Task details »
When you reach the line containing "timing,fin_crit,4444,ps" in the entries below, start writing out each line exactly, and stop after the line containing "yosys,avgSynthCellArea,10.83,um^2".

Source data »
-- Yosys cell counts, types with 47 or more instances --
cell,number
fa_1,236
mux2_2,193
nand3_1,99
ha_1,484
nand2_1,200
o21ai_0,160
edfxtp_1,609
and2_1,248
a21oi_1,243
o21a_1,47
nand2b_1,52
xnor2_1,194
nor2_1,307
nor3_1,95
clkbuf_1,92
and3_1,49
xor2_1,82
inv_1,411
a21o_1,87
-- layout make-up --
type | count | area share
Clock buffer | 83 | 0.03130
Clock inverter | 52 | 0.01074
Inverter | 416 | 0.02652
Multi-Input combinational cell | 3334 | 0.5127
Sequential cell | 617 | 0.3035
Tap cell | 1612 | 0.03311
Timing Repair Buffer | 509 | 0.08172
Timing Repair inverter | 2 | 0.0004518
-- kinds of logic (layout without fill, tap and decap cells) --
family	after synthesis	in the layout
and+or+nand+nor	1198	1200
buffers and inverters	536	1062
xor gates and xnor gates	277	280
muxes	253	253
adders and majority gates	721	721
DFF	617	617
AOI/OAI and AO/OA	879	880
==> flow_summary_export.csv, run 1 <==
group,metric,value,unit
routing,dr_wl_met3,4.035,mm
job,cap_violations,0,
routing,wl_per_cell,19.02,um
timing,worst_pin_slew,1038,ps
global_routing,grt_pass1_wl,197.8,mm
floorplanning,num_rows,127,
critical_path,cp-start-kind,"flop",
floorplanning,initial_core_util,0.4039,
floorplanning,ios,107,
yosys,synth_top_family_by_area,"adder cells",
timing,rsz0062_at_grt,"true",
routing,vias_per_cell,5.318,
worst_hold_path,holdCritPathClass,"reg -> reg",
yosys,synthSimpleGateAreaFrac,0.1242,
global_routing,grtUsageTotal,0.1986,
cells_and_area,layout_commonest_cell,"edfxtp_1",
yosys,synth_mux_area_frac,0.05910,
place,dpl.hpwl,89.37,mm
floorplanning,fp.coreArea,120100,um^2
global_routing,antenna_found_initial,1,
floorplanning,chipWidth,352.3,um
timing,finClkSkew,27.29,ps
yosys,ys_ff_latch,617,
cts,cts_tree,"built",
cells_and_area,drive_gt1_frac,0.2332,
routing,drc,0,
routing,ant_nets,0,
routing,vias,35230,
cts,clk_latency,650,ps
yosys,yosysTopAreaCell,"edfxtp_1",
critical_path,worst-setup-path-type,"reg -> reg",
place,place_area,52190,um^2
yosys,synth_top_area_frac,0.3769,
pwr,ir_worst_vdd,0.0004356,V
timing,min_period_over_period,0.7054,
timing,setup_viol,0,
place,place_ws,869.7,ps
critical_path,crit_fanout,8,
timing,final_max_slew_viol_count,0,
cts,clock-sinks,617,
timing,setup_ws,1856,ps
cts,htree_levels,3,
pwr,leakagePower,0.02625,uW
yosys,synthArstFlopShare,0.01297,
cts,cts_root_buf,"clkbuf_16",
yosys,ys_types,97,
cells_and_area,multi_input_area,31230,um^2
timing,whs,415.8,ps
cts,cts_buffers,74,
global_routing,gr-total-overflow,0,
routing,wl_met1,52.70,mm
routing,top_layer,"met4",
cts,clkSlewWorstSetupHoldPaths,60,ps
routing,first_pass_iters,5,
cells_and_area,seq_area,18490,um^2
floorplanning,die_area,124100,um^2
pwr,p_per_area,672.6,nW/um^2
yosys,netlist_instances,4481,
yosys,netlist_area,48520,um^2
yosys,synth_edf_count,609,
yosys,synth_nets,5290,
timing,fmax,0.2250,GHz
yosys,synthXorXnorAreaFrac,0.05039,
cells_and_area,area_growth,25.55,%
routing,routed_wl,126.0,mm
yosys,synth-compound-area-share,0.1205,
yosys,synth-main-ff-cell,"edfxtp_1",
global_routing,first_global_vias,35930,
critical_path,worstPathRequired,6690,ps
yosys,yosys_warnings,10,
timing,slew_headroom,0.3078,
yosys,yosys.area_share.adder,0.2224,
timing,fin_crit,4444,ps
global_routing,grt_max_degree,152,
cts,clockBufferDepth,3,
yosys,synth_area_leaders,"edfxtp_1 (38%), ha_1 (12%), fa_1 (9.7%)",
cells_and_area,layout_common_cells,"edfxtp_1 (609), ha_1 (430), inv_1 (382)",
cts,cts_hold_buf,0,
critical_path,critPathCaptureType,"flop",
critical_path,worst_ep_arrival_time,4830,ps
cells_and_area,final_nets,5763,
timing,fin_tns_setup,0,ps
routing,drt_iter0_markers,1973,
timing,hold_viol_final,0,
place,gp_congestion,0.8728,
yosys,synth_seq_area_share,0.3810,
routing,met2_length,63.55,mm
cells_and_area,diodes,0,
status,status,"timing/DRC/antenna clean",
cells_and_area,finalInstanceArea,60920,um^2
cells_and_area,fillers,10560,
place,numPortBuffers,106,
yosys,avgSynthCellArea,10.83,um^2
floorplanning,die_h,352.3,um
This is an optimization exercise on Yosys and OpenROAD, whose aim is small area, a short achievable clock period and few clock cycles per item, not a production implementation.
At most, simulation tests tie the RTL to the original design; equivalence was not proved.
Power is estimated from default activity; no workload was simulated.

==> flow/design.v <==
module cp1_responder #(
    parameter int NREG = 32,
    parameter int W    = 32
) (
    input  logic                    clk,
    input  logic                    rst,
    input  logic                    flag_clr,
    output logic                    flag_ovf,
    output logic                    flag_unf,
    input  logic                    req_valid,
    output logic                    req_ready,
    input  logic [1:0]              req_op,
    input  logic [$clog2(NREG)-1:0] req_fd,
    input  logic [$clog2(NREG)-1:0] req_fs,
    input  logic [$clog2(NREG)-1:0] req_ft,
    input  logic [W-1:0]            req_wdata,
    output logic                    rsp_valid,
    output logic [W-1:0]            rsp_data
);
    localparam int IW = $clog2(NREG);
    localparam logic [1:0] OP_ADD_S = 2'b00;
    localparam logic [1:0] OP_SUB_S = 2'b01;
    localparam logic [1:0] OP_MTC1  = 2'b10;
    localparam logic [1:0] OP_MFC1  = 2'b11;
    logic [W-1:0]    rf_q [NREG];
    logic [NREG-1:0] rf_vld_q;
    logic            rf_we;
    logic [IW-1:0]   rf_waddr;
    logic          s1_valid_q, s1_arith_q, s1_sub_q, s1_we_q, s1_late_q;
    logic          s1_wait_a_q, s1_wait_b_q, s1_fa_q, s1_fb_q;
    logic [IW-1:0] s1_fd_q;
    logic [W-1:0]  op_a_q, op_b_q;
    logic          za_q, zb_q;
    logic          ready_q;
    logic          s2_valid_q, s2_arith_q, s2_we_q, s2_near_q, s2_sub_q, s2_late_q;
    logic [IW-1:0] s2_fd_q;
    logic          s2_sign_q;
    logic [7:0]    s2_exp_q;
    logic [23:0]   s2_big_q, s2_small_q, s2_dab_q, s2_dba_q, s2_diff;
    logic          s2_gt_q;
    logic          rsp_valid_q, res_we_q, rsp_ez_q;
    logic [IW-1:0] res_fd_q;
    logic [W-1:0]  rsp_data_q;
    logic [W-1:0]  r_res;
    logic          r_ovf, r_unf, r_ez;
    logic          accept, req_arith, req_mtc1, req_mfc1;
    logic          hit1_a, hit1_b, hit2_a, hit2_b, hit3_a, hit3_b;
    logic          haz_a, haz_b, wait_any;
    logic [W-1:0]  rd_a, rd_b, fwd_a, fwd_b;
    logic          fwd_za, fwd_zb;
    assign accept    = req_valid && ready_q;
    assign req_arith = !req_op[1];
    assign req_mtc1  = (req_op == OP_MTC1);
    assign req_mfc1  = (req_op == OP_MFC1);
    always_comb begin
        rd_a = '0;
        rd_b = '0;
        for (int i = 0; i < NREG; i++) begin
            rd_a = rd_a | ({W{(req_fs == IW'(i)) && rf_vld_q[i]}} & rf_q[i]);
            rd_b = rd_b | ({W{(req_ft == IW'(i)) && rf_vld_q[i]}} & rf_q[i]);
        end
    end
    assign hit1_a = s1_valid_q && s1_we_q && (s1_fd_q == req_fs);
    assign hit1_b = s1_valid_q && s1_we_q && (s1_fd_q == req_ft);
    assign hit2_a = s2_valid_q && s2_we_q && (s2_fd_q == req_fs);
    assign hit2_b = s2_valid_q && s2_we_q && (s2_fd_q == req_ft);
    assign hit3_a = rsp_valid_q && res_we_q && (res_fd_q == req_fs);
    assign hit3_b = rsp_valid_q && res_we_q && (res_fd_q == req_ft);
    assign haz_a    = hit1_a && s1_arith_q;
    assign haz_b    = hit1_b && s1_arith_q;
    assign wait_any = accept && req_arith && (haz_a || haz_b);
    always_comb begin
        if (hit1_a) begin
            fwd_a  = op_a_q;
            fwd_za = za_q;
        end else if (hit3_a && !hit2_a) begin
            fwd_a  = rsp_data_q;
            fwd_za = rsp_ez_q;
        end else begin
            fwd_a  = rd_a;
            fwd_za = (rd_a[30:23] == 8'd0);
        end
        if (hit1_b) begin
            fwd_b  = op_a_q;
            fwd_zb = za_q;
        end else if (hit3_b && !hit2_b) begin
            fwd_b  = rsp_data_q;
            fwd_zb = rsp_ez_q;
        end else begin
            fwd_b  = rd_b;
            fwd_zb = (rd_b[30:23] == 8'd0);
        end
    end
    always_ff @(posedge clk) begin
        if (ready_q) begin
            op_a_q      <= req_mtc1 ? req_wdata : fwd_a;
            za_q        <= req_mtc1 ? (req_wdata[30:23] == 8'd0) : fwd_za;
            op_b_q      <= fwd_b;
            zb_q        <= fwd_zb;
            s1_fa_q     <= !req_mtc1 && !hit1_a && hit2_a;
            s1_fb_q     <= !hit1_b && hit2_b;
            s1_arith_q  <= req_arith;
            s1_sub_q    <= (req_op == OP_SUB_S);
            s1_we_q     <= !req_mfc1;
            s1_fd_q     <= req_fd;
            s1_late_q   <= req_mfc1 && haz_a;
            s1_wait_a_q <= req_arith && haz_a;
            s1_wait_b_q <= req_arith && haz_b;
        end else begin
            if (s1_fa_q) begin
                op_a_q <= rsp_data_q;
                za_q   <= rsp_ez_q;
            end
            if (s1_fb_q) begin
                op_b_q <= rsp_data_q;
                zb_q   <= rsp_ez_q;
            end
            s1_fa_q     <= s1_wait_a_q;
            s1_fb_q     <= s1_wait_b_q;
            s1_wait_a_q <= 1'b0;
            s1_wait_b_q <= 1'b0;
        end
    end
    always_ff @(posedge clk) begin
        if (rst) begin
            s1_valid_q <= 1'b0;
            ready_q    <= 1'b1;
        end else begin
            s1_valid_q <= ready_q ? accept : s1_valid_q;
            ready_q    <= !wait_any;
        end
    end
    logic [W-1:0]  x_a, x_b;
    logic          x_za, x_zb;
    logic          x_sa, x_sb, x_gt, x_eff_sub, x_near, x_age, x_odd;
    logic [7:0]    x_ea, x_eb, x_dab, x_dba, x_d;
    logic [23:0]   x_ma, x_mb, x_sh_in, x_shifted, x_d_ab, x_d_ba;
    always_comb begin
        x_a   = s1_fa_q ? rsp_data_q : op_a_q;
        x_b   = s1_fb_q ? rsp_data_q : op_b_q;
        x_za  = s1_fa_q ? rsp_ez_q : za_q;
        x_zb  = s1_fb_q ? rsp_ez_q : zb_q;
        x_ea  = x_a[30:23];
        x_eb  = x_b[30:23];
        x_sa  = x_a[31];
        x_sb  = x_b[31] ^ s1_sub_q;
        x_ma  = x_za ? 24'd0 : {1'b1, x_a[22:0]};
        x_mb  = x_zb ? 24'd0 : {1'b1, x_b[22:0]};
        x_gt  = (x_b[30:0] > x_a[30:0]) && !x_zb;
        x_eff_sub = x_sa ^ x_sb;
        x_dab = x_ea - x_eb;
        x_dba = x_eb - x_ea;
        x_age = (x_ea >= x_eb);
        x_d   = x_age ? x_dab : x_dba;
        x_sh_in   = x_age ? x_mb : x_ma;
        x_shifted = (x_d >= 8'd25) ? 24'd0 : (x_sh_in >> x_d[4:0]);
        x_near = x_eff_sub && (x_d <= 8'd1);
        x_odd   = x_ea[0] ^ x_eb[0];
        x_d_ab  = x_ma - (x_odd ? {1'b0, x_mb[23:1]} : x_mb);
        x_d_ba  = x_mb - (x_odd ? {1'b0, x_ma[23:1]} : x_ma);
    end
    always_ff @(posedge clk) begin
        s2_arith_q <= s1_arith_q;
        s2_we_q    <= s1_we_q;
        s2_fd_q    <= s1_fd_q;
        s2_late_q  <= s1_late_q;
        s2_near_q  <= x_near;
        s2_sub_q   <= x_eff_sub;
        s2_small_q <= x_shifted ^ {24{x_eff_sub}};
        s2_dab_q   <= x_d_ab;
        s2_dba_q   <= x_d_ba;
        s2_gt_q    <= x_gt;
        if (s1_arith_q) begin
            s2_sign_q <= x_gt ? x_sb : x_sa;
            s2_exp_q  <= x_age ? x_ea : x_eb;
            s2_big_q  <= x_age ? x_ma : x_mb;
        end else begin
            s2_sign_q <= x_a[31];
            s2_exp_q  <= x_a[30:23];
            s2_big_q  <= {1'b0, x_a[22:0]};
        end
    end
    always_ff @(posedge clk) begin
        if (rst) s2_valid_q <= 1'b0;
        else     s2_valid_q <= s1_valid_q && !s1_wait_a_q && !s1_wait_b_q;
    end
    logic [24:0]   f_sum;
    logic [4:0]    n_lz;
    logic          n_found;
    logic [23:0]   n_shifted;
    logic [W-1:0]  f_res, n_res;
    logic          f_ovf, f_unf, n_unf, n_small;
    logic [31:0]   n_v32;
    logic [15:0]   n_v16;
    logic [7:0]    n_v8;
    logic [3:0]    n_v4;
    logic [1:0]    n_v2;
    always_comb begin
        f_sum = {1'b0, s2_big_q} + {s2_sub_q, s2_small_q} + {24'd0, s2_sub_q};
        f_ovf = 1'b0;
        f_unf = 1'b0;
        if (f_sum[24]) begin
            if (s2_exp_q >= 8'd254) begin
                f_ovf = 1'b1;
                f_res = {s2_sign_q, 8'hFF, 23'd0};
            end else begin
                f_res = {s2_sign_q, s2_exp_q + 8'd1, f_sum[23:1]};
            end
        end else if (f_sum[23]) begin
            f_res = {s2_sign_q, s2_exp_q, f_sum[22:0]};
        end else if (f_sum[22]) begin
            if (s2_exp_q <= 8'd1) begin
                f_unf = 1'b1;
                f_res = {s2_sign_q, 31'd0};
            end else begin
                f_res = {s2_sign_q, s2_exp_q - 8'd1, f_sum[21:0], 1'b0};
            end
        end else begin
            f_res = '0;
        end
        s2_diff = s2_gt_q ? s2_dba_q : s2_dab_q;
        n_found = (s2_diff != 24'd0);
        n_v32   = {s2_diff, 8'hFF};
        n_lz[4] = (n_v32[31:16] == 16'd0);
        n_v16   = n_lz[4] ? n_v32[15:0] : n_v32[31:16];
        n_lz[3] = (n_v16[15:8] == 8'd0);
        n_v8    = n_lz[3] ? n_v16[7:0] : n_v16[15:8];
        n_lz[2] = (n_v8[7:4] == 4'd0);
        n_v4    = n_lz[2] ? n_v8[3:0] : n_v8[7:4];
        n_lz[1] = (n_v4[3:2] == 2'd0);
        n_v2    = n_lz[1] ? n_v4[1:0] : n_v4[3:2];
        n_lz[0] = !n_v2[1];
        n_shifted = s2_diff << n_lz;
        n_unf = 1'b0;
        n_small = (s2_exp_q >= 8'd24) ? 1'b0 : ((s2_diff & (24'hFFFFFF << (5'd24 - s2_exp_q[4:0]))) == 24'd0);
        if (!n_found) begin
            n_res = '0;
        end else if (n_small) begin
            n_unf = 1'b1;
            n_res = {s2_sign_q, 31'd0};
        end else begin
            n_res = {s2_sign_q, s2_exp_q - {3'b000, n_lz}, n_shifted[22:0]};
        end
        if (!s2_arith_q) begin
            r_res = s2_late_q ? rsp_data_q : {s2_sign_q, s2_exp_q, s2_big_q[22:0]};
            r_ez  = s2_late_q ? rsp_ez_q : (s2_exp_q == 8'd0);
            r_ovf = 1'b0;
            r_unf = 1'b0;
        end else if (s2_near_q) begin
            r_res = n_res;
            r_ez  = !n_found || n_small;
            r_ovf = 1'b0;
            r_unf = n_unf;
        end else begin
            r_res = f_res;
            r_ez  = (s2_exp_q == 8'd0);
            r_ovf = f_ovf;
            r_unf = f_unf;
        end
    end
    always_ff @(posedge clk) begin
        rsp_data_q <= r_res;
        rsp_ez_q   <= r_ez;
        res_we_q   <= s2_we_q;
        res_fd_q   <= s2_fd_q;
    end
    always_ff @(posedge clk) begin
        if (rst) rsp_valid_q <= 1'b0;
        else     rsp_valid_q <= s2_valid_q;
    end
    assign rf_we    = rsp_valid_q && res_we_q;
    assign rf_waddr = res_fd_q;
    always_ff @(posedge clk) begin
        if (rf_we) rf_q[rf_waddr] <= rsp_data_q;
    end
    always_ff @(posedge clk) begin
        if (rst) begin
            rf_vld_q <= '0;
        end else if (rf_we) begin
            rf_vld_q[rf_waddr] <= 1'b1;
        end
    end
    assign req_ready = ready_q;
    assign rsp_valid = rsp_valid_q;
    assign rsp_data  = rsp_data_q;
    logic flag_ovf_q, flag_unf_q;
    always_ff @(posedge clk) begin
        if (rst) begin
            flag_ovf_q <= 1'b0;
            flag_unf_q <= 1'b0;
        end else begin
            flag_ovf_q <= (flag_ovf_q && !flag_clr) || (s2_valid_q && r_ovf);
            flag_unf_q <= (flag_unf_q && !flag_clr) || (s2_valid_q && r_unf);
        end
    end
    assign flag_ovf = flag_ovf_q;
    assign flag_unf = flag_unf_q;
endmodule
Settings: LEC_CHECK=0, CAP_MARGIN=25, CORE_MARGIN=2, CORE_UTILIZATION=40, CTS_BUF_LIST=sky130_fd_sc_hd__clkbuf_8, SETUP_SLACK_MARGIN=3, SLEW_MARGIN=20, TNS_END_PERCENT=30; clock period 7.0 ns.
run.sh (not shown) runs the stock make flow with config.mk's settings and CLKGATE_MAP_FILE= SYNTH_SCRIPT=/design/flow/synth_recipe.tcl, a recipe that flattens the netlist after the stock synthesis.
Rerun with:
--- a/flow/design.v
+++ b/flow/design.v
@@ -36,8 +36,7 @@
     logic [IW-1:0] s2_fd_q;
     logic          s2_sign_q;
     logic [7:0]    s2_exp_q;
-    logic [23:0]   s2_big_q, s2_small_q, s2_dab_q, s2_dba_q, s2_diff;
-    logic          s2_gt_q;
+    logic [23:0]   s2_big_q, s2_small_q, s2_diff_q;
     logic          rsp_valid_q, res_we_q, rsp_ez_q;
     logic [IW-1:0] res_fd_q;
     logic [W-1:0]  rsp_data_q;
@@ -134,7 +133,7 @@
     logic          x_za, x_zb;
     logic          x_sa, x_sb, x_gt, x_eff_sub, x_near, x_age, x_odd;
     logic [7:0]    x_ea, x_eb, x_dab, x_dba, x_d;
-    logic [23:0]   x_ma, x_mb, x_sh_in, x_shifted, x_d_ab, x_d_ba;
+    logic [23:0]   x_ma, x_mb, x_sh_in, x_shifted, x_d_ab, x_d_ba, x_diff;
     always_comb begin
         x_a   = s1_fa_q ? rsp_data_q : op_a_q;
         x_b   = s1_fb_q ? rsp_data_q : op_b_q;
@@ -158,6 +157,7 @@
         x_odd   = x_ea[0] ^ x_eb[0];
         x_d_ab  = x_ma - (x_odd ? {1'b0, x_mb[23:1]} : x_mb);
         x_d_ba  = x_mb - (x_odd ? {1'b0, x_ma[23:1]} : x_ma);
+        x_diff  = x_gt ? x_d_ba : x_d_ab;
     end
     always_ff @(posedge clk) begin
         s2_arith_q <= s1_arith_q;
@@ -167,11 +167,9 @@
         s2_near_q  <= x_near;
         s2_sub_q   <= x_eff_sub;
         s2_small_q <= x_shifted ^ {24{x_eff_sub}};
-        s2_dab_q   <= x_d_ab;
-        s2_dba_q   <= x_d_ba;
-        s2_gt_q    <= x_gt;
+        s2_diff_q  <= x_diff;
         if (s1_arith_q) begin
-            s2_sign_q <= x_gt ? x_sb : x_sa;
+            s2_sign_q <= x_near ? (x_gt ? x_sb : x_sa) : (x_age ? x_sa : x_sb);
             s2_exp_q  <= x_age ? x_ea : x_eb;
             s2_big_q  <= x_age ? x_ma : x_mb;
         end else begin
@@ -218,9 +216,8 @@
         end else begin
             f_res = '0;
         end
-        s2_diff = s2_gt_q ? s2_dba_q : s2_dab_q;
-        n_found = (s2_diff != 24'd0);
-        n_v32   = {s2_diff, 8'hFF};
+        n_found = (s2_diff_q != 24'd0);
+        n_v32   = {s2_diff_q, 8'hFF};
         n_lz[4] = (n_v32[31:16] == 16'd0);
         n_v16   = n_lz[4] ? n_v32[15:0] : n_v32[31:16];
         n_lz[3] = (n_v16[15:8] == 8'd0);
@@ -230,9 +227,9 @@
         n_lz[1] = (n_v4[3:2] == 2'd0);
         n_v2    = n_lz[1] ? n_v4[1:0] : n_v4[3:2];
         n_lz[0] = !n_v2[1];
-        n_shifted = s2_diff << n_lz;
+        n_shifted = s2_diff_q << n_lz;
         n_unf = 1'b0;
-        n_small = (s2_exp_q >= 8'd24) ? 1'b0 : ((s2_diff & (24'hFFFFFF << (5'd24 - s2_exp_q[4:0]))) == 24'd0);
+        n_small = (s2_exp_q >= 8'd24) ? 1'b0 : ((s2_diff_q & (24'hFFFFFF << (5'd24 - s2_exp_q[4:0]))) == 24'd0);
         if (!n_found) begin
             n_res = '0;
         end else if (n_small) begin
Outcome: The changed run completed with no timing, DRC or antenna violations; routed wire length drops by about 1.3%; total power is lower by 6.4%; fmax climbs by about 7%; area after synthesis falls by 2.2%; clock skew fell by 0.0035 ns; cell count goes down by about 4%; hold slack improved by 0.0087 ns; setup slack gets better by 0.29 ns; cell area shrinks by about 3%; utilization fell by 0.61 points.
Testbench counts after the change, summed over its fixed seeds: cycles 5,618, ops 4,800.
For the first run of this note, only the layout was checked, not whether the RTL still works.

port drivers added, routing unchanged:
In the flow no input, the clock included, has a driving cell. The finished layouts below were timed again as built, in two steps.
Step 1 sets driving cells, clkbuf_16 on the clock port and buf_2 on the other inputs (assumed; they add their load-dependent delay and slew).
Step 2 adds t to the input delays and takes it off the output delays; t is the mean of the earliest and latest rising clock arrival at the registers after step 1. Input paths then give back, and output paths get back, about the clock's delay inside the block.
Slacks: ideal / step 1 / step 2; pairs: ideal / step 1.
run | t, ns | slack for setup (ns) | worst setup path at the end | clock arrival spread, ns | cell pins on the clock port's net
the first run | 1.067 | 2.409 / 2.409 / 1.738 | input to register | 0.090 / 0.090 | 1
the second run | 1.072 | 2.701 / 2.701 / 1.893 | input to register | 0.070 / 0.070 | 1
After both steps setup and hold are still met in every run listed. For the second run, which loses most, drivers alone change the setup slack by 0.000 ns; drivers and shift together by -0.808 ns.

Answer to this problem »
timing,fin_crit,4444,ps
global_routing,grt_max_degree,152,
cts,clockBufferDepth,3,
yosys,synth_area_leaders,"edfxtp_1 (38%), ha_1 (12%), fa_1 (9.7%)",
cells_and_area,layout_common_cells,"edfxtp_1 (609), ha_1 (430), inv_1 (382)",
cts,cts_hold_buf,0,
critical_path,critPathCaptureType,"flop",
critical_path,worst_ep_arrival_time,4830,ps
cells_and_area,final_nets,5763,
timing,fin_tns_setup,0,ps
routing,drt_iter0_markers,1973,
timing,hold_viol_final,0,
place,gp_congestion,0.8728,
yosys,synth_seq_area_share,0.3810,
routing,met2_length,63.55,mm
cells_and_area,diodes,0,
status,status,"timing/DRC/antenna clean",
cells_and_area,finalInstanceArea,60920,um^2
cells_and_area,fillers,10560,
place,numPortBuffers,106,
yosys,avgSynthCellArea,10.83,um^2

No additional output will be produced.